**RECORDS SUPPLIED:**
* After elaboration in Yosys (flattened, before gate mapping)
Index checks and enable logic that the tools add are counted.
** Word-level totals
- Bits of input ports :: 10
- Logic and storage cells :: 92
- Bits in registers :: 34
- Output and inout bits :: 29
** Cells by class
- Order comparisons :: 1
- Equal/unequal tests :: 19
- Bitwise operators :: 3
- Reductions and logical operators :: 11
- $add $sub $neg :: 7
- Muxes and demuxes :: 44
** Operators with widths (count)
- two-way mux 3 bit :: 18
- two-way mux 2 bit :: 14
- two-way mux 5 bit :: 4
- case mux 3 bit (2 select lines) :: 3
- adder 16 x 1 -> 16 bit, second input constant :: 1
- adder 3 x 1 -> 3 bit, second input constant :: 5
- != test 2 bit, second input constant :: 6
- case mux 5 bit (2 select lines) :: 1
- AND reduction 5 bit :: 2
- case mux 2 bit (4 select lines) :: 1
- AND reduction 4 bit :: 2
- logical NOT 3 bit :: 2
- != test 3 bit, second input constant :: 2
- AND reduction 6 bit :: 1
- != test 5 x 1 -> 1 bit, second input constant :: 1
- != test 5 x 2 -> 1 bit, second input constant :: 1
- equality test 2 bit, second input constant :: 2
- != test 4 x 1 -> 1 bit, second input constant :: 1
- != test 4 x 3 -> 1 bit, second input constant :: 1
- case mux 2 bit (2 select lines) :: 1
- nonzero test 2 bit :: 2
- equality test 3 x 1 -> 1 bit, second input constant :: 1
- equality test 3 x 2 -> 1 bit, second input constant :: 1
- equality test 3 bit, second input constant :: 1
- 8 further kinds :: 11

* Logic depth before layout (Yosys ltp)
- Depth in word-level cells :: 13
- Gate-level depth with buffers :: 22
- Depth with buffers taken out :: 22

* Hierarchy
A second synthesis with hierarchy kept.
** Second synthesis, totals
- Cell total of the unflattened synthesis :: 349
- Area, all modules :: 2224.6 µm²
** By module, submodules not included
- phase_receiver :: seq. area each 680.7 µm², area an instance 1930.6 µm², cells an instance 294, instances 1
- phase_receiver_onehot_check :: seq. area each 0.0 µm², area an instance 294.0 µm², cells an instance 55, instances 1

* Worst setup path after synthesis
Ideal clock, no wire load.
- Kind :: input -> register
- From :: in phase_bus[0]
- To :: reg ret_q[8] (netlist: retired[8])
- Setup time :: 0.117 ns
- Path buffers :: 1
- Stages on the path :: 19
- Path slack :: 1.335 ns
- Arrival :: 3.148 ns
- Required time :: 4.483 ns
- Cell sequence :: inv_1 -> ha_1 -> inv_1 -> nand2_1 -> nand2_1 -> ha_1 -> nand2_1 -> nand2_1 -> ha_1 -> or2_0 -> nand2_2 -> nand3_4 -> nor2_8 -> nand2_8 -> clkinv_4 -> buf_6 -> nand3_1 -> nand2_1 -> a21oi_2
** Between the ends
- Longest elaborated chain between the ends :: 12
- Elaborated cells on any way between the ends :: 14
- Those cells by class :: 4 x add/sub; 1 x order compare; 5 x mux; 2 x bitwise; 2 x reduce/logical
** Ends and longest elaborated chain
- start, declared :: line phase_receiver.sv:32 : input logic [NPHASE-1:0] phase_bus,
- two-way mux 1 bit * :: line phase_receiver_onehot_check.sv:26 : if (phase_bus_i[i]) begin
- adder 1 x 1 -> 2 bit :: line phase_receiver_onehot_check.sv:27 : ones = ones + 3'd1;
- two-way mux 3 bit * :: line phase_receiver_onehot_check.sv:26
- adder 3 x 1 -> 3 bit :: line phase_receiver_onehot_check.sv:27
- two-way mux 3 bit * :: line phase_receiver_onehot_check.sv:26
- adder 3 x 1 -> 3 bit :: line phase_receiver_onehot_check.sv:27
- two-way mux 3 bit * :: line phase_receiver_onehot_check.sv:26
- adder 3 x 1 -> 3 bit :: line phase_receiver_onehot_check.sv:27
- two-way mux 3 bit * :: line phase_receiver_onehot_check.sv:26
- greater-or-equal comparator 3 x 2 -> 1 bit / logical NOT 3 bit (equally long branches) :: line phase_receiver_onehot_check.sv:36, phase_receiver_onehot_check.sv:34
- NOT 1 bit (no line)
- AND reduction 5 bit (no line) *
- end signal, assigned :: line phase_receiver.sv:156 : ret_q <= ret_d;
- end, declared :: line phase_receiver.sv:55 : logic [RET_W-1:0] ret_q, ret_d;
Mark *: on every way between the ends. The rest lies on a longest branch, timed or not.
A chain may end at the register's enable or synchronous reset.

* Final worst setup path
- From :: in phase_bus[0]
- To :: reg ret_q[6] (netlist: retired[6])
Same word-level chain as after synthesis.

**YOUR ASSIGNMENT:** Beginning with the line that holds "A chain may", please return every line through the end of the data, exactly as written.

**EXERCISE RESPONSE:**
A chain may end at the register's enable or synchronous reset.

* Final worst setup path
- From :: in phase_bus[0]
- To :: reg ret_q[6] (netlist: retired[6])
Same word-level chain as after synthesis.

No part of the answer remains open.